"Blues is life" for Grammy-winning musician Christone "Kingfish" Ingram
Christone "Kingfish" Ingram, musical heir to a long line of blues greats from the Mississippi Delta, has been compared to the likes of B.B. King. But while the legendary guitarist is one of Ingram's favorites, "I kinda think I have my own thing going."
The guitar phenom won a Grammy last year and is a key part of a burgeoning blues revival in his home town of Clarksdale, Mississippi, bringing the licks and wails that define the genre to a new generation. And this is at just 24 years old.
"I haven't went through no divorce or anything like that, but I've definitely had my share of struggles. And, you know, anybody having struggles, that's the blues. Blues is life," Ingram said.
Ingram, who grew up in Clarksdale, is the ultimate neighborhood kid-made-good. The blues first flourished in Clarksdale and Mississippi around a century ago and in recent years, there's been something of a renaissance in the area, showing the world that the granddaddy of American music still has chords left to play.
Some of those chords are showcased at Ground Zero Blues Club, co-founded by actor Morgan Freeman more than two decades ago as a place to showcase the vast network of talented blues musicians still living and playing in the area. Freeman spent his childhood in the Delta and keeps a home near Clarksdale.
"I think this is the music that comes directly from the soul," the actor said. "It's just wrenched out of you. It's palpable that they're singing from deep."
That sound draws thousands to Clarksdale each year for the annual Juke Joint Festival. They come for the familiar licks and wails. Over the years, the town of around 14,000 people, nestled among the cotton fields of northwestern Mississippi, has produced some of the world's most famous blues stars. Many blues greats, including Muddy Waters and John Lee Hooker, worked the surrounding plantations.
Super Chikan, a blues guitarist whose real name is James Johnson, worked as a sharecropper himself, picking cotton on the plantations around Clarksdale, starting at age 5 or 6. He works those difficult experiences into the music he writes.
"I sing about the life I live," he said.
These kinds of experiences are what helped forge the blues in the Delta, where places like Clarksdale were built into boomtowns on the backs of slaves and later, sharecroppers.
The music here was a vessel for the Black experience. What started as field songs and spirituals evolved into a new sound: a mix of slide guitar with a howl to the human condition. Blues houses — known as juke joints — opened up. By the 20s and 30s, the first stars emerged, including Robert Johnson – who, per legend, sold his soul to the devil just outside of Clarksdale in exchange for his guitar chops.
But as musical tastes changed over the years, local blues houses closed down. Farm work dried up. Today, Clarksdale sits in one of the poorest counties in the poorest region of a stubbornly poor state. Once vibrant, Clarksdale's downtown is crumbling.
About 42% of Clarksdale's residents live below the poverty line.

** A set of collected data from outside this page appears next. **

===== config.mk =====
export PLATFORM = sky130hd
export DESIGN_NAME = uart_tx_scheduler
export DESIGN_NICKNAME = d
export VERILOG_FILES = /design/src/rtl/uart_tx_scheduler.sv
export SDC_FILE = /design/constraint.sdc
export NUM_CORES = 1
export LEC_CHECK = 0
export BUFFER_PORTS_ARGS = -buffer_cell sky130_fd_sc_hd__buf_2
export CAP_MARGIN = 20
export CORE_MARGIN = 1
export CORE_UTILIZATION = 40
export DETAILED_ROUTE_END_ITERATION = 10
export HOLD_SLACK_MARGIN = 0.15
export PLACE_DENSITY = 0.64
export SETUP_SLACK_MARGIN = 0.15
export SLEW_MARGIN = 10
export SYNTH_ARGS = -nofsm -noshare
export SYNTH_HDL_FRONTEND = slang
export SYNTH_SLANG_ARGS = --single-unit

===== constraint.sdc =====
create_clock -name clk -period 4.7 [get_ports clk]
set_input_delay 0.235 -clock clk [delete_from_list [all_inputs] [get_ports clk]]
set_output_delay 0.235 -clock clk [all_outputs]
set_load 0.01 [all_outputs]

===== src/rtl/uart_tx_scheduler.sv =====
`default_nettype none
// ============================================================================
// Module  : uart_tx_scheduler
// Brief   : Round-robin arbiter that shares one UART transmitter among
//           NUM_REQ byte requesters and paces sends to one frame plus gap.
// Revision: 1.0 - initial release
// ============================================================================

module uart_tx_scheduler #(
    parameter int NUM_REQ      = 4,
    parameter int CLKS_PER_BIT = 868,
    parameter int FRAME_BITS   = 10,
    parameter int GAP_CLKS     = 0,
    localparam int ID_W        = (NUM_REQ > 1) ? $clog2(NUM_REQ) : 1
) (
    input  logic                 clk,
    input  logic                 rst,
    input  logic [NUM_REQ-1:0]   req_i,
    input  logic [8*NUM_REQ-1:0] req_data_i,
    output logic [NUM_REQ-1:0]   ack_o,
    output logic                 tx_send_o,
    output logic [7:0]           tx_data_o,
    output logic                 busy_o,
    output logic [ID_W-1:0]      grant_id_o
);

    localparam int C_FRAME_CLKS = CLKS_PER_BIT * FRAME_BITS;
    localparam int C_TOTAL_CLKS = C_FRAME_CLKS + GAP_CLKS;
    localparam int CNT_W        = $clog2(C_TOTAL_CLKS) + 1;

    typedef enum logic [1:0] {
        ST_IDLE = 2'd0,
        ST_SEND = 2'd1,
        ST_WAIT = 2'd2
    } state_t;

    state_t            state_q, state_d;
    logic [ID_W-1:0]   ptr_q, ptr_d;
    logic [ID_W-1:0]   grant_q, grant_d;
    logic [7:0]        data_q, data_d;
    logic [CNT_W-1:0]  cnt_q, cnt_d;

    logic              req_found;
    logic [ID_W-1:0]   pick_id;
    logic [ID_W:0]     cand_sum;
    logic [ID_W-1:0]   cand_id;

    // Scan from the highest offset down so the lowest offset from ptr wins.
    always_comb begin
        req_found = 1'b0;
        pick_id   = '0;
        cand_sum  = '0;
        cand_id   = '0;
        for (int k = NUM_REQ - 1; k >= 0; k--) begin
            cand_sum = {1'b0, ptr_q} + (ID_W + 1)'(k);
            if (cand_sum >= (ID_W + 1)'(NUM_REQ)) begin
                cand_sum = cand_sum - (ID_W + 1)'(NUM_REQ);
            end
            cand_id = cand_sum[ID_W-1:0];
            if (req_i[cand_id]) begin
                req_found = 1'b1;
                pick_id   = cand_id;
            end
        end
    end

    always_comb begin
        state_d   = state_q;
        ptr_d     = ptr_q;
        grant_d   = grant_q;
        data_d    = data_q;
        cnt_d     = cnt_q;
        tx_send_o = 1'b0;
        ack_o     = '0;
        busy_o    = 1'b0;

        case (state_q)
            ST_IDLE: begin
                if (req_found) begin
                    grant_d = pick_id;
                    data_d  = req_data_i[8*pick_id +: 8];
                    state_d = ST_SEND;
                end
            end
            ST_SEND: begin
                tx_send_o = 1'b1;
                ack_o     = NUM_REQ'(1) << grant_q;
                busy_o    = 1'b1;
                cnt_d     = CNT_W'(C_TOTAL_CLKS - 1);
                ptr_d     = (grant_q == ID_W'(NUM_REQ - 1)) ? '0 : grant_q + 1'b1;
                state_d   = ST_WAIT;
            end
            ST_WAIT: begin
                busy_o = 1'b1;
                // Leaving on the step to zero keeps busy at exactly one frame+gap including SEND.
                if (cnt_q <= CNT_W'(1)) begin
                    cnt_d   = '0;
                    state_d = ST_IDLE;
                end else begin
                    cnt_d = cnt_q - 1'b1;
                end
            end
            default: begin
                state_d = ST_IDLE;
            end
        endcase
    end

    always_ff @(posedge clk) begin
        if (rst) begin
            state_q <= ST_IDLE;
            ptr_q   <= '0;
            grant_q <= '0;
            data_q  <= 8'h00;
            cnt_q   <= '0;
        end else begin
            state_q <= state_d;
            ptr_q   <= ptr_d;
            grant_q <= grant_d;
            data_q  <= data_d;
            cnt_q   <= cnt_d;
        end
    end

    assign tx_data_o  = data_q;
    assign grant_id_o = grant_q;

endmodule

`default_nettype wire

It was once a seat of the civil rights movement and the legacy of Jim Crow lingers.
And even a seasoned musician like Super Chikan, who's won awards, toured internationally and has had a long recording career, has to supplement his income by building guitars and driving a truck.
"I've been asked, 'When you gonna record a new album?' I said 'For what? I got 10 of them out and they ain't not one of them done me nothing yet,'" he said.
His fans don't fully grasp that he's still living the life he's singing about.
"We got a lotta blues seekers that's coming here, tourists coming here," Super Chikan said. "They want the blues. You don't want the blues, you want the blues music."
He may be younger than Super Chikan, but "Kingfish" Ingram has known hard times, too. His parents introduced him to blues music as a kid, and by age 11, he was playing gigs at local blues joints — work that brought in much-needed money. Ingram and his mother were homeless for a time. Poverty is something Ingram doesn't try to hide in his music.
"That's home, and I have to write about home," he said.
And though Clarksdale's recent blues resurgence has been bringing in money, new businesses and restaurants, Ingram says he'd like to see it benefit more people in town.
"Through the years, I've always seen, you know, money being put into that, and it's fine," Ingram said. "I just wish more of the other neighborhoods would get some of that, you know, push and revitalization. When you step away from the actual genre and you go across the track, that's the real blues."
Ingram is undoubtedly bringing the blues to a wide audience, but with the music on the musical margins, it's easy to wonder where the genre is headed. Ingram isn't worried about the future.
"Blues is always gonna be around, you know," he said. "The genre may not be in the Billboard Top 200, but blues is always gonna be here."